With this large-ensemble black-comedy horror-thriller, Aster tries to take the tenor of the times, almost in the form of a surrealist spin on Robert Altman’s Nashville, directly quoted through the lead character Sheriff Joe Cross’s gaudy campaign car as he mounts a mayoral challenge, and the direct proper noun of the title. The craziness begins ominously in May 2020, with Cross losing his rag at the restrictions on civil liberties due to the nationwide lockdown. Having a stormy relationship already with the town’s mayor Ted Garcia (a cheery Pedro Pascal, slightly evoking “mayor” Pete Buttigieg), he refuses to wear a mask at a grocery store, and feels he occupies the moral high-ground after arguing again with Garcia outside. This creates a comic, populist electoral stand-off - a dumbass against an upstanding Democrat.

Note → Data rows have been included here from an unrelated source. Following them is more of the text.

`timescale 1ns / 1ns
 `timescale 1ns / 1ns
module reservation_station #(
    parameter int  RS_DEPTH   = 8
)(
    input  logic      clk_i,
    input  logic      rst_i,
    input  logic      recover_i,
    input  logic      disp_valid_i,
    output logic      disp_ready_o,
    input  logic [RS_ENTRY_W-1:0] disp_entry_i,    
    output logic      issue_valid_o,
    input  logic      issue_ready_i,
    output logic [RS_ENTRY_W-1:0] issue_entry_o,   
    input  logic       cdb_valid_i,
    input  logic [6:0] cdb_tag_i
);
    logic [RS_ENTRY_W-1:0] entries [RS_DEPTH];      
    rs_entry_t rd_tmp;                  
    rs_entry_t nx_tmp;                  
    logic [RS_ENTRY_W-1:0] entries_n [RS_DEPTH];
    logic [RS_DEPTH-1:0] valid_vec;
    logic [RS_DEPTH-1:0] ready_vec;
    always_comb begin
        for (int i = 0; i < RS_DEPTH; i++) begin
            rd_tmp       = entries[i];
            valid_vec[i] = rd_tmp.valid;
            ready_vec[i] = rd_tmp.rs1_rdy & rd_tmp.rs2_rdy;  
        end
    end
    logic [RS_DEPTH-1:0] free_mask; 
    assign free_mask = ~valid_vec;
    logic [$clog2(RS_DEPTH)-1:0] free_idx;
    logic have_free;
    prioritydecoder #(.WIDTH(RS_DEPTH)) u_dec_free (
        .in   (free_mask),
        .out  (free_idx),
        .valid(have_free)
    );
    assign disp_ready_o = have_free && !recover_i;
    wire do_insert = disp_valid_i && disp_ready_o;
    logic [RS_DEPTH-1:0] issue_mask;
    assign issue_mask = valid_vec & ready_vec;
    logic [$clog2(RS_DEPTH)-1:0] issue_idx;
    logic have_issue;
    prioritydecoder #(.WIDTH(RS_DEPTH)) u_dec_issue (
        .in   (issue_mask),
        .out  (issue_idx),
        .valid(have_issue)
    );
    logic                          hold_valid;      
    rs_entry_t                      hold_entry;      
    logic [$clog2(RS_DEPTH)-1:0]    hold_idx;        
    wire cand_valid = have_issue && !recover_i;      
    wire do_issue   = issue_valid_o && issue_ready_i;  
    always_ff @(posedge clk_i or posedge rst_i) begin
        if (rst_i) begin
            hold_valid <= 1'b0;                     
            hold_entry <= '0;                       
            hold_idx   <= '0;                       
        end else if (recover_i) begin
            hold_valid <= 1'b0;
            hold_entry <= '0;
            hold_idx   <= '0;
        end else begin
            if (!hold_valid && cand_valid) begin    
                hold_valid <= 1'b1;                 
                hold_entry <= entries[issue_idx];   
                hold_idx   <= issue_idx;            
            end
            if (hold_valid && issue_ready_i) begin  
                hold_valid <= 1'b0;                 
            end
        end
    end
    assign issue_valid_o = hold_valid && !recover_i;       
    assign issue_entry_o = hold_valid ? hold_entry : '0;   
    always_comb begin
        for (int i = 0; i < RS_DEPTH; i++) begin
            nx_tmp = entries[i];
            if (cdb_valid_i && nx_tmp.valid) begin
                if (!nx_tmp.rs1_rdy && (nx_tmp.rs1_tag == cdb_tag_i))
                    nx_tmp.rs1_rdy = 1'b1;
                if (!nx_tmp.rs2_rdy && (nx_tmp.rs2_tag == cdb_tag_i))
                    nx_tmp.rs2_rdy = 1'b1;
            end
            if (do_insert && (free_idx == i)) begin
                nx_tmp       = disp_entry_i;
                nx_tmp.valid = 1'b1;
            end
            if (do_issue && !(do_insert && (hold_idx == free_idx)) && (hold_idx == i)) begin
                nx_tmp.valid   = 1'b0;
                nx_tmp.rs1_rdy = 1'b0;
                nx_tmp.rs2_rdy = 1'b0;
            end
            entries_n[i] = nx_tmp;
        end
    end
    always_ff @(posedge clk_i or posedge rst_i) begin
        if (rst_i) begin
            for (int i = 0; i < RS_DEPTH; i++) begin
                entries[i] <= '0;
            end
        end else if (recover_i) begin
            for (int i = 0; i < RS_DEPTH; i++) begin
                entries[i] <= '0;
            end
        end else begin
            for (int i = 0; i < RS_DEPTH; i++) begin
                entries[i] <= entries_n[i];
            end
        end
    end
endmodule
Design LearningMachine, start of the top module:
module LearningMachine(input clk,rst, start, input [6:0] x1Data,x2Data, input [1:0] tData, output[1:0] signYin, output[13:0] w1,w2,b,Yin,output ReadEn, Ready);
  wire [1:0]Select1, Sel1, Sel2;
  wire  flag, InitYin, InitW1, InitW2, InitB, InitFlag, InitAlpha, LdX1, LdX2, LdT, Select2, LdYin, LdFlag, LdAlphaT, LdW1, LdW2, LdB;
  Controller controller(clk, rst, start, compare, flag, InitYin, InitW1, InitW2, InitB, InitFlag, InitAlpha, LdX1, LdX2, LdT, Select2, LdYin, LdFlag, LdAlphaT, LdW1, LdW2, LdB, ReadEn, Ready, Select1, Sel1, Sel2);
  DataPath datapath(clk,rst, x1Data,x2Data, tData, InitYin, InitW1, InitW2, InitB, InitFlag, InitAlpha, LdX1, LdX2, LdT, Select2, LdYin, LdFlag, LdAlphaT, LdW1, LdW2, LdB, Select1, Sel1, Sel2, compare, flag, signYin, w1,w2,b,Yin);
endmodule
For scale: ~89 flip-flops, roughly 9200 sq um of cells after synthesis.
make LEC_CHECK=0 ABC_AREA=1 CAP_MARGIN=0 CELL_PAD_IN_SITES_DETAIL_PLACEMENT=1 CELL_PAD_IN_SITES_GLOBAL_PLACEMENT=2 CORE_ASPECT_RATIO=1.47 CORE_MARGIN=9 CORE_UTILIZATION=40 CTS_CLUSTER_SIZE=48 GPL_ROUTABILITY_DRIVEN=0 GPL_TIMING_DRIVEN=0 HOLD_SLACK_MARGIN=0.15 MAX_ROUTING_LAYER=met5 MIN_ROUTING_LAYER=met1 PLACE_DENSITY_LB_ADDON=0.13 SETUP_SLACK_MARGIN=3.6 SLEW_MARGIN=30 finish   # period 13.0 ns
run.sh (not shown) runs the stock make flow with config.mk's settings and CLKGATE_MAP_FILE=.
The first run went through all stages and came out clean.
Then changed:
==> flow/config.mk (replaced) <==
export PLATFORM = sky130hd
export DESIGN_NAME = LearningMachine
export DESIGN_NICKNAME = LearningMachine
export VERILOG_FILES = /design/flow/design.v
export SDC_FILE = /design/flow/constraint.sdc
export NUM_CORES = 4
export LEC_CHECK = 0
export CAP_MARGIN = 20
export CORE_MARGIN = 2
export CORE_UTILIZATION = 40
export SLEW_MARGIN = 20
==> flow/constraint.sdc (replaced) <==
create_clock -name core_clock -period 12.0 [get_ports {clk}]
set_input_delay 2.4000 -clock core_clock [delete_from_list [all_inputs] [get_ports {clk}]]
set_output_delay 2.4000 -clock core_clock [all_outputs]
set_load 0.01 [all_outputs]
Result: The new run finished clean; final cell count goes down by 15%; via count goes down by 12%; non-clock buffer count goes down by 18.

LearningMachine again, from the RTL that the note above started with.
Settings: LEC_CHECK=0, CAP_MARGIN=10, CORE_ASPECT_RATIO=1.51, CORE_MARGIN=6, CORE_UTILIZATION=55, CTS_CLUSTER_DIAMETER=201, CTS_CLUSTER_SIZE=94, GPL_TIMING_DRIVEN=1, HOLD_SLACK_MARGIN=0.15, MAX_ROUTING_LAYER=met4, MIN_ROUTING_LAYER=met1, PLACE_DENSITY=0.75, SLEW_MARGIN=20, TNS_END_PERCENT=5; clock period 9.61 ns.
Rerun with:
CORE_ASPECT_RATIO = default   (was 1.51)
CORE_MARGIN = 2   (was 6)
CORE_UTILIZATION = 69   (was 55)
CTS_CLUSTER_DIAMETER = 26   (was 201)
CTS_CLUSTER_SIZE = default   (was 94)
HOLD_SLACK_MARGIN = default   (was 0.15)
PLACE_DENSITY = default   (was 0.75)
TNS_END_PERCENT = default   (was 5)
clock period = 7.81 ns   (was 9.61 ns; I/O delays follow)
After rerunning:
- The new run reached the layout checks and failed them: setup timing
- register-to-register slack got worse by 790 ps
- fmax is higher by roughly a tenth
- setup slack gets worse by 790 ps
- area after synthesis does not change
- cell count increases by a few percent
- global-route usage climbs by 13 points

Does that sound familiar?

 

May 2020 in the US of course leads into another historic event: the Black Lives Matter protests after the murder of George Floyd by a law enforcement officer. The election inevitably gets folded and defined by this urgent issue - like much discourse around the country - leading to riskily impulsive and pragmatic decisions by all the characters (including Joe’s mentally fragile wife Louise, played by Emma Stone) as the town becomes enlivened by the protests, and actors on their fringes like Antifa.

 

It may depend on the viewer’s taste, but a unique and abrasive tone is created via low-brow comedy, sight gags and exaggerated caricatures of the different sides’ views. Aster probably thinks he’s working on the level of an elite newspaper commentator, as well as an entertainer, a factor that leaves a lot to be desired, but if his points aren’t insightful or radical, many of them are really funny. Across two-and-a-half hours, the film and his overall control seems to slip and slide between pertinent moments, pure indulgence and ill-advised plot byways. But for me, this was still another strong exhibition of what Aster has provided to American film, some of which has been partially made in his image through the rise of “elevated” horror and now his production company Square Peg: energy, absurdity, comic timing, grotesquerie, and now, a bit of politics.